Data for this exercise below:
<file path="config.mk">
export PLATFORM = sky130hd
export DESIGN_NAME = ser_tx_top
export DESIGN_NICKNAME = d
export VERILOG_FILES = /design/src/rtl/ser_tx_pkg.sv /design/src/rtl/ser_tx_ctrl.sv /design/src/rtl/ser_tx_shreg.sv /design/src/rtl/ser_tx_bitcnt.sv /design/src/rtl/ser_tx_top.sv
export SDC_FILE = /design/constraint.sdc
export NUM_CORES = 1
export LEC_CHECK = 0
export CAP_MARGIN = 10
export CORE_UTILIZATION = 25
export CTS_CLUSTER_SIZE = 12
export DETAILED_ROUTE_END_ITERATION = 8
export HOLD_SLACK_MARGIN = 0.06
export PLACE_DENSITY = 0.57
export RECOVER_POWER = 100
export SYNTH_ARGS = -nofsm -noshare
export SYNTH_HDL_FRONTEND = slang
export SYNTH_SLANG_ARGS = --single-unit
</file>
<file path="constraint.sdc">
create_clock -name clk -period 2.1 [get_ports clk]
set_input_delay 0.315 -clock clk [delete_from_list [all_inputs] [get_ports clk]]
set_output_delay 0.315 -clock clk [all_outputs]
set_load 0.005 [all_outputs]
</file>
<file path="src/rtl/ser_tx_pkg.sv">
package ser_tx_pkg;

    // State encoding is exported on state_o and decoded by checkers.
    typedef enum logic [1:0] {
        ST_IDLE  = 2'b00,
        ST_LOAD  = 2'b01,
        ST_SHIFT = 2'b10,
        ST_STOP  = 2'b11
    } tx_state_e;

endpackage

</file>
<file path="src/rtl/ser_tx_ctrl.sv">
module ser_tx_ctrl
    import ser_tx_pkg::*;
(
    input  logic      clk,
    input  logic      rst,
    input  logic      load_i,
    input  logic      rdy_i,
    input  logic      last_i,
    output tx_state_e state_o,
    output logic      capture_o,
    output logic      advance_o
);

    tx_state_e state_q;
    tx_state_e state_d;

    // Next-state selection.
    always_comb begin
        state_d = state_q;
        unique case (state_q)
            ST_IDLE: begin
                if (load_i) state_d = ST_LOAD;
            end
            ST_LOAD: begin
                if (rdy_i) state_d = ST_SHIFT;
            end
            ST_SHIFT: begin
                if (rdy_i && last_i) state_d = ST_STOP;
            end
            ST_STOP: begin
                if (rdy_i) state_d = ST_IDLE;
            end
            default: state_d = ST_IDLE;
        endcase
    end

    // State register.
    always_ff @(posedge clk) begin
        if (rst) state_q <= ST_IDLE;
        else     state_q <= state_d;
    end

    // Datapath strobes derived from the current state.
    always_comb begin
        capture_o = 1'b0;
        advance_o = 1'b0;
        unique case (state_q)
            ST_IDLE:  capture_o = load_i;
            ST_LOAD:  ;
            ST_SHIFT: advance_o = rdy_i;
            ST_STOP:  ;
            default:  ;
        endcase
    end

    assign state_o = state_q;

endmodule

</file>
<file path="src/rtl/ser_tx_shreg.sv">
module ser_tx_shreg #(
    parameter int W = 8
) (
    input  logic         clk,
    input  logic         rst,
    input  logic         capture_i,
    input  logic         advance_i,
    input  logic [W-1:0] data_i,
    output logic         lsb_o
);

    logic [W-1:0] word_q;

    // Captured word moves toward bit 0; idle level fills from the top.
    always_ff @(posedge clk) begin
        if (rst)            word_q <= '1;
        else if (capture_i) word_q <= data_i;
        else if (advance_i) word_q <= {1'b1, word_q[W-1:1]};
    end

    assign lsb_o = word_q[0];

endmodule

</file>
<file path="src/rtl/ser_tx_bitcnt.sv">
module ser_tx_bitcnt #(
    parameter int W = 8
) (
    input  logic clk,
    input  logic rst,
    input  logic clear_i,
    input  logic advance_i,
    output logic last_o
);

    localparam int CNT_W = (W > 1) ? $clog2(W) : 1;
    localparam logic [CNT_W-1:0] LAST_IDX = CNT_W'(W - 1);

    logic [CNT_W-1:0] cnt_q;

    always_ff @(posedge clk) begin
        if (rst || clear_i) begin
            cnt_q <= '0;
        end else if (advance_i) begin
            if (cnt_q == LAST_IDX) cnt_q <= '0;
            else                   cnt_q <= cnt_q + 1'b1;
        end
    end

    assign last_o = (cnt_q == LAST_IDX);

endmodule

</file>
<file path="src/rtl/ser_tx_top.sv">
module ser_tx_top
    import ser_tx_pkg::*;
#(
    parameter int W = 8
) (
    input  logic         clk,
    input  logic         rst,
    input  logic         load_i,
    input  logic         line_rdy_i,
    input  logic [W-1:0] data_i,
    output logic         ser_o,
    output logic [1:0]   state_o,
    output logic         last_bit_o
);

    tx_state_e state;
    logic      capture;
    logic      advance;
    logic      lsb;
    logic      cnt_last;
    logic      in_shift;

    ser_tx_ctrl u_ctrl (
        .clk       (clk),
        .rst       (rst),
        .load_i    (load_i),
        .rdy_i     (line_rdy_i),
        .last_i    (cnt_last),
        .state_o   (state),
        .capture_o (capture),
        .advance_o (advance)
    );

    ser_tx_shreg #(.W(W)) u_shreg (
        .clk       (clk),
        .rst       (rst),
        .capture_i (capture),
        .advance_i (advance),
        .data_i    (data_i),
        .lsb_o     (lsb)
    );

    ser_tx_bitcnt #(.W(W)) u_cnt (
        .clk       (clk),
        .rst       (rst),
        .clear_i   (capture),
        .advance_i (advance),
        .last_o    (cnt_last)
    );

    assign in_shift   = (state == ST_SHIFT);
    assign ser_o      = in_shift ? lsb : 1'b1;
    assign last_bit_o = in_shift & cnt_last;
    assign state_o    = state;

endmodule

</file>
End of Data for this exercise.
▶ [Work to complete]:
All lines above from the one with "from the top." to the one with "localparam int CNT_W", inclusive, should be copied exactly, and no other lines.

▶ [Written reply]:
    // Captured word moves toward bit 0; idle level fills from the top.
    always_ff @(posedge clk) begin
        if (rst)            word_q <= '1;
        else if (capture_i) word_q <= data_i;
        else if (advance_i) word_q <= {1'b1, word_q[W-1:1]};
    end

    assign lsb_o = word_q[0];

endmodule

</file>
<file path="src/rtl/ser_tx_bitcnt.sv">
module ser_tx_bitcnt #(
    parameter int W = 8
) (
    input  logic clk,
    input  logic rst,
    input  logic clear_i,
    input  logic advance_i,
    output logic last_o
);

    localparam int CNT_W = (W > 1) ? $clog2(W) : 1;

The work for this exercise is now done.